*** Begin section ***

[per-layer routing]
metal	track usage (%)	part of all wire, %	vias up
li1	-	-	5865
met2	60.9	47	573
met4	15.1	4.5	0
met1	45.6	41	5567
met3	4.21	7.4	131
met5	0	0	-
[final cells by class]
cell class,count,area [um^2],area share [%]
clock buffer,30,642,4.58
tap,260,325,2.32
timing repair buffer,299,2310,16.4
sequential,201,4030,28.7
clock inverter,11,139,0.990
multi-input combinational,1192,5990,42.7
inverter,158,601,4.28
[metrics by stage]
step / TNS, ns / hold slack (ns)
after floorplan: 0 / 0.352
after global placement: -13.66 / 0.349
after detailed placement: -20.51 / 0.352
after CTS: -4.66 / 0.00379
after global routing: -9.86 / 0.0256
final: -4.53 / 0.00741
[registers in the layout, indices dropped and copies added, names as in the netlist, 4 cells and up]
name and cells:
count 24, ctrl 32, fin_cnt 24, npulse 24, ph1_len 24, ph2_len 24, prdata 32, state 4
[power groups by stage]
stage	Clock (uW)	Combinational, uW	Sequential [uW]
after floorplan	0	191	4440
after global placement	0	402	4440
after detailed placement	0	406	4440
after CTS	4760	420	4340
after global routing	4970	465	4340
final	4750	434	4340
--- src/inc/ists_map.vh ---
`ifndef ISTS_MAP_VH
`define ISTS_MAP_VH

// clock and time bases
`define ISTS_CLK_KHZ 50000
`define ISTS_MS_TIME 1
// cycle counts sized to the 16-bit counters that use them
`define ISTS_MS_CYCLES 16'hC350
`define ISTS_FRAME_US 228
`define ISTS_FRAME_CYCLES 16'h2C88

// sequence timing
`define ISTS_ST2_EXTRA_MS 16'h0002
`define ISTS_INIT2_FRAMES 10'h200
`define ISTS_INIT2_REPEAT 8
`define ISTS_RESULT_FRAMES 2'h2

// averaging window is 2**log2 samples
`define ISTS_AVG_LOG2 4
`define ISTS_AVG_COUNT 5'h10

// register byte offsets
`define ISTS_REG_CTRL 8'h00
`define ISTS_REG_DEFL_HI 8'h04
`define ISTS_REG_DEFL_LO 8'h08
`define ISTS_REG_OFS_LIM 8'h0C
`define ISTS_REG_STATUS 8'h10
`define ISTS_REG_IRQ_STAT 8'h14
`define ISTS_REG_IRQ_MASK 8'h18
`define ISTS_REG_OFFSET 8'h1C
`define ISTS_REG_ST_VALUE 8'h20

// reset values
`define ISTS_RST_RETRY 3'h0
`define ISTS_RST_DEFL_HI 16'h0400
`define ISTS_RST_DEFL_LO 16'h0100
`define ISTS_RST_OFS_LIM 16'h0200
`define ISTS_RST_IRQ_MASK 5'h00

// irq bit positions
`define ISTS_IRQ_PASS 0
`define ISTS_IRQ_FAIL 1
`define ISTS_IRQ_OFS 2
`define ISTS_IRQ_UV 3
`define ISTS_IRQ_INTEG 4

// message kinds
`define ISTS_MSG_NONE 3'h0
`define ISTS_MSG_INIT1 3'h1
`define ISTS_MSG_INIT2 3'h2
`define ISTS_MSG_BUSY 3'h3
`define ISTS_MSG_READY 3'h4
`define ISTS_MSG_DEFECT 3'h5
`define ISTS_MSG_DATA 3'h6

`endif

--- src/ists_sequencer.v ---
`include "ists_map.vh"

// Overview of operation
// - self-test runs through init phases two and three, done before normal data
// - phase one: stimulus off, average raw offset over interval one
// - offset cancellation frozen for interval two plus 2 ms
// - stimulus on, wait half interval two, average other half, stimulus off
// - self-test value outside upper or lower deflection limit is a failure
// - phase three: stimulus off, average offset over interval three for normal data
// - passing sequence ends self-test and enters normal mode, no more repeats
// - failed test reruns all three phases up to retry count, zero none
// - init phase three sends busy, then ready or defect frames only
// - phase three lasts frames until self-test done plus two more frames
// - 228 us mode: busy frames then two result frames; busy count from timing
// - failure after all retries latches defect frames until reset
// - offset out of limits sends defect only while it persists
// - either integrity flag cleared latches defect frames until reset
// - undervoltage stops all frames
// - undervoltage silence ends by itself when supply recovers
// - init phase two sends 512 frames before phase three
module ists_sequencer #(
  parameter [15:0] MS_CYCLES = `ISTS_MS_CYCLES,
  parameter [15:0] FRAME_CYCLES = `ISTS_FRAME_CYCLES,
  parameter [15:0] INIT_MS = 16'h000A,
  parameter [15:0] OC1_MS = 16'h0005,
  parameter [15:0] OC2_MS = 16'h0005,
  parameter [15:0] ST1_MS = 16'h0008,
  parameter [15:0] ST2_MS = 16'h0010,
  parameter [15:0] ST3_MS = 16'h0008,
  parameter [9:0] INIT1_FRAMES = 10'h004
) (
  input wire ref_clk,
  input wire resetn,
  input wire [7:0] reg_addr,
  input wire [15:0] reg_wdata,
  input wire reg_wr,
  input wire reg_rd,
  output reg [15:0] reg_rdata,
  input wire sample_valid,
  input wire [15:0] accel_sample,
  input wire uv_trip_pin,
  input wire integrity_flag_a,
  input wire integrity_flag_b,
  output wire selftest_stim_en,
  output wire offset_hold,
  output reg [15:0] offset_est_q,
  output reg frame_strobe_q,
  output reg [2:0] msg_kind_q,
  output wire normal_mode,
  output wire irq
);

  localparam S_INIT = 3'h0;
  localparam S_ST1 = 3'h1;
  localparam S_ST2_ON = 3'h2;
  localparam S_ST2_AVG = 3'h3;
  localparam S_HOLD = 3'h4;
  localparam S_ST3 = 3'h5;
  localparam S_DONE = 3'h6;

  localparam PH1 = 2'h0;
  localparam PH2 = 2'h1;
  localparam PH3 = 2'h2;
  localparam PHN = 2'h3;

  localparam [15:0] HALF2_MS = {1'b0, ST2_MS[15:1]};
  localparam [15:0] EXTRA_MS = `ISTS_ST2_EXTRA_MS;
  localparam [15:0] PRE_MS = INIT_MS + OC1_MS + OC2_MS;

  reg [2:0] state_q;
  reg [15:0] ms_cnt_q;
  reg [15:0] timer_q;
  reg [2:0] retry_q;
  reg [2:0] tries_q;
  reg bad_q;
  reg done_q;
  reg pass_q;
  reg st_defect_q;
  reg integ_defect_q;
  reg offset_err_q;
  reg [15:0] st_value_q;
  reg [15:0] defl_hi_q;
  reg [15:0] defl_lo_q;
  reg [15:0] ofs_lim_q;
  reg [4:0] irq_stat_q;
  reg [4:0] irq_mask_q;
  reg uv_meta_q;
  reg uv_q;
  reg uv_prev_q;
  reg [15:0] frame_cnt_q;
  reg [1:0] phase_q;
  reg [9:0] frm_idx_q;
  reg [1:0] res_cnt_q;
  reg [15:0] rdata_d;

  wire ms_tick;
  wire timer_end;
  wire frame_tick;
  wire avg_run;
  wire avg_start;
  wire avg_full;
  wire [15:0] avg_mean;
  wire [15:0] defl;
  wire [15:0] mean_abs;
  wire defl_ok;
  wire last_try;
  wire pass_ev;
  wire fail_ev;
  wire defect_now;
  wire [4:0] irq_ev;
  wire [4:0] irq_clr;
  wire [15:0] status;

  // length of each sequence step in ms ticks
  function [15:0] step_len;
    input [2:0] s;
    begin
      case (s)
        S_INIT: step_len = PRE_MS;
        S_ST1: step_len = ST1_MS;
        S_ST2_ON: step_len = HALF2_MS;
        S_ST2_AVG: step_len = ST2_MS - HALF2_MS;
        S_HOLD: step_len = EXTRA_MS;
        S_ST3: step_len = ST3_MS;
        default: step_len = 16'h0001;
      endcase
    end
  endfunction

  // 1 ms enable from the system clock
  assign ms_tick = (ms_cnt_q == MS_CYCLES - 16'h0001);
  assign timer_end = ms_tick && (timer_q == step_len(state_q) - 16'h0001);
  assign frame_tick = (frame_cnt_q == FRAME_CYCLES - 16'h0001);

  always @(posedge ref_clk or negedge resetn)
  begin
    if (!resetn)
      ms_cnt_q <= 16'h0000;
    else if (ms_tick)
      ms_cnt_q <= 16'h0000;
    else
      ms_cnt_q <= ms_cnt_q + 16'h0001;
  end

  // averager runs in each measuring step and keeps running after the test
  // normal-mode windows restart the cycle after they fill, so none is skipped
  assign avg_run = (state_q == S_ST1) || (state_q == S_ST2_AVG) ||
                   (state_q == S_ST3) || (state_q == S_DONE);
  assign avg_start = (timer_end && ((state_q == S_INIT) || (state_q == S_ST2_ON) ||
                     (state_q == S_HOLD) || (state_q == S_ST3))) ||
                     (state_q == S_DONE && avg_full);

  ists_avg u_avg (
    .ref_clk(ref_clk),
    .resetn(resetn),
    .start(avg_start),
    .run(avg_run),
    .sample_valid(sample_valid),
    .sample(accel_sample),
    .mean_q(avg_mean),
    .full_q(avg_full)
  );

  // stimulus on only through interval two, offset frozen two ms beyond it
  assign selftest_stim_en = (state_q == S_ST2_ON) || (state_q == S_ST2_AVG);
  assign offset_hold = selftest_stim_en || (state_q == S_HOLD);

  // deflection is measured against the phase-one offset estimate
  assign defl = avg_mean - offset_est_q;
  assign defl_ok = ($signed(defl) <= $signed(defl_hi_q)) &&
                   ($signed(defl) >= $signed(defl_lo_q));
  assign mean_abs = avg_mean[15] ? (16'h0000 - avg_mean) : avg_mean;
  assign last_try = (tries_q >= retry_q);
  assign pass_ev = (state_q == S_ST3) && timer_end && !bad_q && avg_full;
  assign fail_ev = (state_q == S_ST3) && timer_end && !(!bad_q && avg_full) && last_try;

  // self-test sequencer; a short averaging window counts as a failed step
  always @(posedge ref_clk or negedge resetn)
  begin
    if (!resetn)
    begin
      state_q <= S_INIT;
      timer_q <= 16'h0000;
      tries_q <= 3'h0;
      bad_q <= 1'b0;
      done_q <= 1'b0;
      pass_q <= 1'b0;
      st_defect_q <= 1'b0;
      st_value_q <= 16'h0000;
      offset_est_q <= 16'h0000;
    end
    else
    begin
      if (timer_end)
        timer_q <= 16'h0000;
      else if (ms_tick && state_q != S_DONE)
        timer_q <= timer_q + 16'h0001;
      case (state_q)
        S_INIT:
          if (timer_end)
            state_q <= S_ST1;
        S_ST1:
          if (timer_end)
          begin
            offset_est_q <= avg_mean;
            bad_q <= !avg_full;
            state_q <= S_ST2_ON;
          end
        S_ST2_ON:
          if (timer_end)
            state_q <= S_ST2_AVG;
        S_ST2_AVG:
          if (timer_end)
          begin
            st_value_q <= defl;
            bad_q <= bad_q || !avg_full || !defl_ok;
            state_q <= S_HOLD;
          end
        S_HOLD:
          if (timer_end)
            state_q <= S_ST3;
        S_ST3:
          if (timer_end)
          begin
            if (avg_full)
              offset_est_q <= avg_mean;
            if (!bad_q && avg_full)
            begin
              pass_q <= 1'b1;
              done_q <= 1'b1;
              state_q <= S_DONE;
            end
            else if (!last_try)
            begin
              tries_q <= tries_q + 3'h1;
              bad_q <= 1'b0;
              state_q <= S_ST1;
            end
            else
            begin
              st_defect_q <= 1'b1;
              done_q <= 1'b1;
              state_q <= S_DONE;
            end
          end
        S_DONE:
          if (avg_full && phase_q == PHN)
            offset_est_q <= avg_mean;
        default:
          state_q <= S_INIT;
      endcase
    end
  end

  // offset error follows each fresh normal-mode window, so it clears itself
  always @(posedge ref_clk or negedge resetn)
  begin
    if (!resetn)
      offset_err_q <= 1'b0;
    else if (state_q == S_DONE && phase_q == PHN && avg_full)
      offset_err_q <= (mean_abs > ofs_lim_q);
  end

  // integrity flags are active high when healthy; any clear latches a defect
  always @(posedge ref_clk or negedge resetn)
  begin
    if (!resetn)
      integ_defect_q <= 1'b0;
    else if (!integrity_flag_a || !integrity_flag_b)
      integ_defect_q <= 1'b1;
  end

  // undervoltage pin is asynchronous; two flops before any use
  always @(posedge ref_clk or negedge resetn)
  begin
    if (!resetn)
    begin
      uv_meta_q <= 1'b0;
      uv_q <= 1'b0;
      uv_prev_q <= 1'b0;
    end
    else
    begin
      uv_meta_q <= uv_trip_pin;
      uv_q <= uv_meta_q;
      uv_prev_q <= uv_q;
    end
  end

  // frame period enable
  always @(posedge ref_clk or negedge resetn)
  begin
    if (!resetn)
      frame_cnt_q <= 16'h0000;
    else if (frame_tick)
      frame_cnt_q <= 16'h0000;
    else
      frame_cnt_q <= frame_cnt_q + 16'h0001;
  end

  assign defect_now = st_defect_q || integ_defect_q;

  // init phase tracking and message choice; phases count only sent frames
  always @(posedge ref_clk or negedge resetn)
  begin
    if (!resetn)
    begin
      phase_q <= PH1;
      frm_idx_q <= 10'h000;
      res_cnt_q <= 2'h0;
      frame_strobe_q <= 1'b0;
      msg_kind_q <= `ISTS_MSG_NONE;
    end
    else
    begin
      frame_strobe_q <= frame_tick && !uv_q;
      if (frame_tick && uv_q)
        msg_kind_q <= `ISTS_MSG_NONE;
      else if (frame_tick)
      begin
        case (phase_q)
          PH1:
          begin
            msg_kind_q <= `ISTS_MSG_INIT1;
            frm_idx_q <= frm_idx_q + 10'h001;
            if (frm_idx_q == INIT1_FRAMES - 10'h001)
            begin
              frm_idx_q <= 10'h000;
              phase_q <= PH2;
            end
          end
          PH2:
          begin
            msg_kind_q <= `ISTS_MSG_INIT2;
            frm_idx_q <= frm_idx_q + 10'h001;
            if (frm_idx_q == `ISTS_INIT2_FRAMES - 10'h001)
            begin
              frm_idx_q <= 10'h000;
              phase_q <= PH3;
            end
          end
          PH3:
            if (!done_q)
              msg_kind_q <= `ISTS_MSG_BUSY;
            else
            begin
              msg_kind_q <= defect_now ? `ISTS_MSG_DEFECT : `ISTS_MSG_READY;
              res_cnt_q <= res_cnt_q + 2'h1;
              if (res_cnt_q == `ISTS_RESULT_FRAMES - 2'h1)
                phase_q <= PHN;
            end
          default:
            msg_kind_q <= (defect_now || offset_err_q) ?
                          `ISTS_MSG_DEFECT : `ISTS_MSG_DATA;
        endcase
      end
    end
  end

  assign normal_mode = (phase_q == PHN);

  // sticky events; a set in the clearing cycle wins
  assign irq_ev[`ISTS_IRQ_PASS] = pass_ev;
  assign irq_ev[`ISTS_IRQ_FAIL] = fail_ev;
  assign irq_ev[`ISTS_IRQ_OFS] = (state_q == S_DONE) && (phase_q == PHN) && avg_full &&
                                 (mean_abs > ofs_lim_q) && !offset_err_q;
  assign irq_ev[`ISTS_IRQ_UV] = uv_q && !uv_prev_q;
  assign irq_ev[`ISTS_IRQ_INTEG] = (!integrity_flag_a || !integrity_flag_b) && !integ_defect_q;
  assign irq_clr = (reg_wr && reg_addr == `ISTS_REG_IRQ_STAT) ? reg_wdata[4:0] : 5'h00;
  assign irq = |(irq_stat_q & irq_mask_q);

  // software registers
  always @(posedge ref_clk or negedge resetn)
  begin
    if (!resetn)
    begin
      retry_q <= `ISTS_RST_RETRY;
      defl_hi_q <= `ISTS_RST_DEFL_HI;
      defl_lo_q <= `ISTS_RST_DEFL_LO;
      ofs_lim_q <= `ISTS_RST_OFS_LIM;
      irq_mask_q <= `ISTS_RST_IRQ_MASK;
      irq_stat_q <= 5'h00;
    end
    else
    begin
      irq_stat_q <= (irq_stat_q & ~irq_clr) | irq_ev;
      if (reg_wr)
      begin
        case (reg_addr)
          `ISTS_REG_CTRL: retry_q <= reg_wdata[2:0];
          `ISTS_REG_DEFL_HI: defl_hi_q <= reg_wdata;
          `ISTS_REG_DEFL_LO: defl_lo_q <= reg_wdata;
          `ISTS_REG_OFS_LIM: ofs_lim_q <= reg_wdata;
          `ISTS_REG_IRQ_MASK: irq_mask_q <= reg_wdata[4:0];
          default: ;
        endcase
      end
    end
  end

  assign status = {2'h0, tries_q, phase_q, uv_q, offset_err_q, integ_defect_q,
                   st_defect_q, pass_q, done_q, state_q};

  // read mux; unmapped addresses read zero
  always @*
  begin
    case (reg_addr)
      `ISTS_REG_CTRL: rdata_d = {13'h0000, retry_q};
      `ISTS_REG_DEFL_HI: rdata_d = defl_hi_q;
      `ISTS_REG_DEFL_LO: rdata_d = defl_lo_q;
      `ISTS_REG_OFS_LIM: rdata_d = ofs_lim_q;
      `ISTS_REG_STATUS: rdata_d = status;
      `ISTS_REG_IRQ_STAT: rdata_d = {11'h000, irq_stat_q};
      `ISTS_REG_IRQ_MASK: rdata_d = {11'h000, irq_mask_q};
      `ISTS_REG_OFFSET: rdata_d = offset_est_q;
      `ISTS_REG_ST_VALUE: rdata_d = st_value_q;
      default: rdata_d = 16'h0000;
    endcase
  end

  // read data stands only in the cycle after the strobe
  always @(posedge ref_clk or negedge resetn)
  begin
    if (!resetn)
      reg_rdata <= 16'h0000;
    else if (reg_rd)
      reg_rdata <= rdata_d;
    else
      reg_rdata <= 16'h0000;
  end

endmodule // ists_sequencer

--- src/ists_avg.v ---
`include "ists_map.vh"

// fixed-length averager: sums the first 2**log2 samples after start
module ists_avg (
  input wire ref_clk,
  input wire resetn,
  input wire start,
  input wire run,
  input wire sample_valid,
  input wire [15:0] sample,
  output reg [15:0] mean_q,
  output reg full_q
);

  reg [19:0] sum_q;
  reg [4:0] cnt_q;
  wire [19:0] sum_next;
  wire take;

  // sign-extend so negative offsets average correctly
  assign sum_next = sum_q + {{4{sample[15]}}, sample};
  assign take = run && sample_valid && !full_q && !start;

  // accumulate; the mean is latched on the last sample so it stays stable
  always @(posedge ref_clk or negedge resetn)
  begin
    if (!resetn)
    begin
      sum_q <= 20'h00000;
      cnt_q <= 5'h00;
      full_q <= 1'b0;
      mean_q <= 16'h0000;
    end
    else if (start)
    begin
      sum_q <= 20'h00000;
      cnt_q <= 5'h00;
      full_q <= 1'b0;
    end
    else if (take)
    begin
      sum_q <= sum_next;
      cnt_q <= cnt_q + 5'h01;
      if (cnt_q == `ISTS_AVG_COUNT - 5'h01)
      begin
        full_q <= 1'b1;
        mean_q <= sum_next[`ISTS_AVG_LOG2 +: 16];
      end
    end
  end

endmodule // ists_avg

--- config.mk ---
export PLATFORM = sky130hd
export DESIGN_NAME = ists_sequencer
export DESIGN_NICKNAME = d
export VERILOG_FILES = /design/src/ists_sequencer.v /design/src/ists_avg.v
export VERILOG_INCLUDE_DIRS = /design/src /design/src/inc
export SDC_FILE = /design/constraint.sdc
export NUM_CORES = 1
export LEC_CHECK = 0
export BUFFER_PORTS_ARGS = -buffer_cell sky130_fd_sc_hd__buf_4
export CAP_MARGIN = 30
export CORE_MARGIN = 2
export CORE_UTILIZATION = 60
export CTS_CLUSTER_SIZE = 25
export DETAILED_ROUTE_END_ITERATION = 12
export PLACE_DENSITY = 0.76
export SYNTH_ARGS = -nofsm -noshare
export SYNTH_HDL_FRONTEND = slang
export SYNTH_SLANG_ARGS = --single-unit
--- constraint.sdc ---
create_clock -name ref_clk -period 6.2 [get_ports ref_clk]
set_input_delay 0.93 -clock ref_clk [delete_from_list [all_inputs] [get_ports ref_clk]]
set_output_delay 0.93 -clock ref_clk [all_outputs]
set_load 0.02 [all_outputs]
==> summary.md <==
| Metric | Value |
|---|---|
| DR vias | 10.6k |
| Nets | 1562 |
| Synth Area in Compound Gates | 14.4% |
| Req. time, crit path | 6.61 ns |
| Setup bufs post-CTS | 0 |
| Yosys reg bits | 232 |
| 1st-pass router iterations | 6 |
| CP Class | flip-flop to flip-flop |
| Hold Startpoint | uv_meta_q |
| Antenna viol nets, final | 0 |
| Clk_skew | 0.0117 ns |
| Max Fanout on Critical Path | 6 |
| Global-route wire length before repair | 55000 um |
| Tcrit/Tclk final | 73.0% |
| Final Util | 68.8% |
| Worst min-delay path category | flip-flop to flip-flop |
| Number of DRC markers in iteration 0 | 879 |
| H-tree Lvls | 1 |
| Worst hold margin | 0.345 ns |
| Clock Tree Root | clkbuf_16 |
| DPL Wire Length | 26000 um |
| Min-Delay Endpoint | uv_q |
| Finished Cell Area | 15400 um2 |
| Reg2Reg Setup Slack | 1.68 ns |
| Syn_area_per_cell | 10.2 um2 |
| Die Span Y | 154 um |
| Synth warnings | 0 |
| Avg WL per Cell | 20.5 um |
| Port-buffer cells | 87 |
| Post-synthesis adder-cell area fraction | 9.43% |
| Post-synth EDFFs | 0 |
| Post-synth top cells | 229 x dfrtp_1, 107 x nand2_1, 99 x ha_1 |
| Largest family of logic cells by synthesized area | compound AO/OA/AOI/OAI gates |
| P&R area growth vs syn | 13.7% |
| Post-CTS Resized | 0 |
| Unrepaired setup endpoints after global routing | no |
| Clock sinks | 232 |
| Post-Syn Nets | 1475 |
| Die area | 23800 um2 |
| Dominant synthesized flop cell | dfrtp_1 |
| Seq/Total Area, Yosys | 42.8% |
| Total Routing Usage GR | 29.3% |
| Worst setup EP type | flip-flop |
| PnR Total Power | 3.45 mW |
| Reg-to-reg critical path startpoint | u_avg.mean_q[0] |
| CORE AREA | 22400 um2 |
| Clock buffer depth | 3 |
| Crit path DAT | 4.93 ns |
| Worst Max-Slew Pin Slew | 1.08 ns |
| Clk pin slew, worst setup/hold paths | 0.06 ns |
| Lkg Pwr | 7.39 nW |
| Fmax | 0.221 GHz |
| Area post-placement | 14500 um2 |
| R2r endpoint | bad_q |
| Initial antenna violation count | 0 |
| Simple-gate share of the synthesized area | 13.8% |
| Max-cap violations | 0 |
| Vias per inst | 6.17 |
| DR DRC count | 0 |
| Std cell rows | 55 |
| Share of post-route cells with drive strength above 1 | 17.5% |
| CTS tree | done |
| Cell Area, Synth | 13600 um2 |
| FF-to-FF path depth | 18 |
| Synth Instances | 1326 |
| Netlist cell types | 76 |
| Post-synth top area cell | dfrtp_1 |
| Placer Congestion | 0.943 |
| Final hold vios | 0 |
| Synth area leaders | dfrtp_1 42%, ha_1 9.1%, mux2_2 7.2% |
| Final setup fails | 0 |
| Worst setup SP type | flip-flop |
| Final Slew Violations | 0 |
| Final wirelength | 35100 um |
| Asr flop ratio synth | 100% |
| Maximum vdd drop | 198 uV |
| Synth Area in XOR/XNOR | 6.26% |
| Starting Density | 60.5% |
| Slew headroom | 27.7% |
| GR Overflow Total | 0 |
| Io pins | 88 |
| Post-synth top area share | 42.2% |
| Largest net degree at the start of global routing | 139 |
| Clk_lat worst skew | 0.53 ns |
| Mux contribution to synthesized area | 9.58% |
| Status | complete, no violations |
| Chip width | 154 um |
| Power density over the cells | 224 nW/um2 |
| # diodes | 0 |
| Vias in the first global route | 10.3k |
| Num CTS Buffers | 25 |
| Cts hold-fix bufs | 0 |
| Setup TNS | 0 ns |
| Top-count cell post-synth | dfrtp_1 |
| Worst hold stages | 0 |
| Filler cell count | 1715 |
| Tmin final | 4.52 ns |
placed cells by master (no fill, tap or decap), types with 11 or more instances in the layout:
master / netlist / final
mux2i_1: 20 / 20
a221oi_1: 16 / 16
nor2b_1: 14 / 14
clkbuf_16: 0 / 25
o21ai_0: 66 / 66
inv_1: 88 / 88
ha_1: 99 / 99
a22o_1: 14 / 14
a21o_1: 23 / 23
nor3_1: 11 / 11
a21oi_1: 70 / 70
nand2_1: 107 / 107
and3_1: 14 / 14
mux2_2: 87 / 87
xor2_1: 36 / 36
o21a_1: 11 / 11
xnor2_1: 61 / 61
a22oi_1: 19 / 19
dfrtp_1: 229 / 229
nor2_1: 85 / 85
nand3_1: 43 / 43
buf_4: 1 / 92
nand4_1: 23 / 23
layer usage:
metal / share of wire [%] / track usage, % / wire length, um / up-vias
met5: 0 / 0 / 0 / -
met2: 45 / 46.7 / 15900 / 381
met4: 3.5 / 9.57 / 1230 / 0
li1: - / - / - / 4960
met1: 44 / 40.7 / 15300 / 5173
met3: 7.5 / 5.63 / 2620 / 79
power breakdown:
group | switching, mW | internal (mW)
registers | 0.0208 | 1.53
logic | 0.113 | 0.0817
clock network | 0.629 | 1.07
total | 0.763 | 2.69
cell type report:
| type | instances | area, um2 | area share, % |
|---|---|---|---|
| multi-input combinational | 971 | 7250 | 47.0 |
| sequential | 232 | 5810 | 37.7 |
| clock inverter | 11 | 211 | 1.37 |
| inverter | 88 | 330 | 2.14 |
| clock buffer | 34 | 729 | 4.73 |
| tap | 285 | 357 | 2.31 |
| timing repair buffer | 95 | 737 | 4.78 |
flip-flops by register name (all words and copies together), names as in the netlist, 3 cells and up:
signal and flops:
st_value_q 16, defl_hi_q 16, timer_q 16, u_avg.sum_q 20, defl_lo_q 16, u_avg.cnt_q 5, irq_stat_q 5, ofs_lim_q 16
ms_cnt_q 16, frm_idx_q 10, reg_rdata 16, retry_q 3, offset_est_q 16, tries_q 3, msg_kind_q 3, frame_cnt_q 16
u_avg.mean_q 16, state_q 3, irq_mask_q 5
critical path: stages (launching register included):
cell and delay, ns:
dfrtp_1 0.38, inv_1 0.17, ha_1 0.22, inv_1 0.06
fa_1 0.39, a21oi_1 0.25, o21ai_0 0.17, a21o_1 0.21
a31oi_1 0.34, a31o_2 0.23, xnor2_1 0.12, ha_1 0.32
and4_1 0.19, nand2_1 0.10, a2111o_1 0.39, o211ai_1 0.10
mux2_2 0.35, a221oi_1 0.32, a21oi_1 0.07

*** End section ***

Copy each line above holding "Yosys".

| Yosys reg bits | 232 |
| Seq/Total Area, Yosys | 42.8% |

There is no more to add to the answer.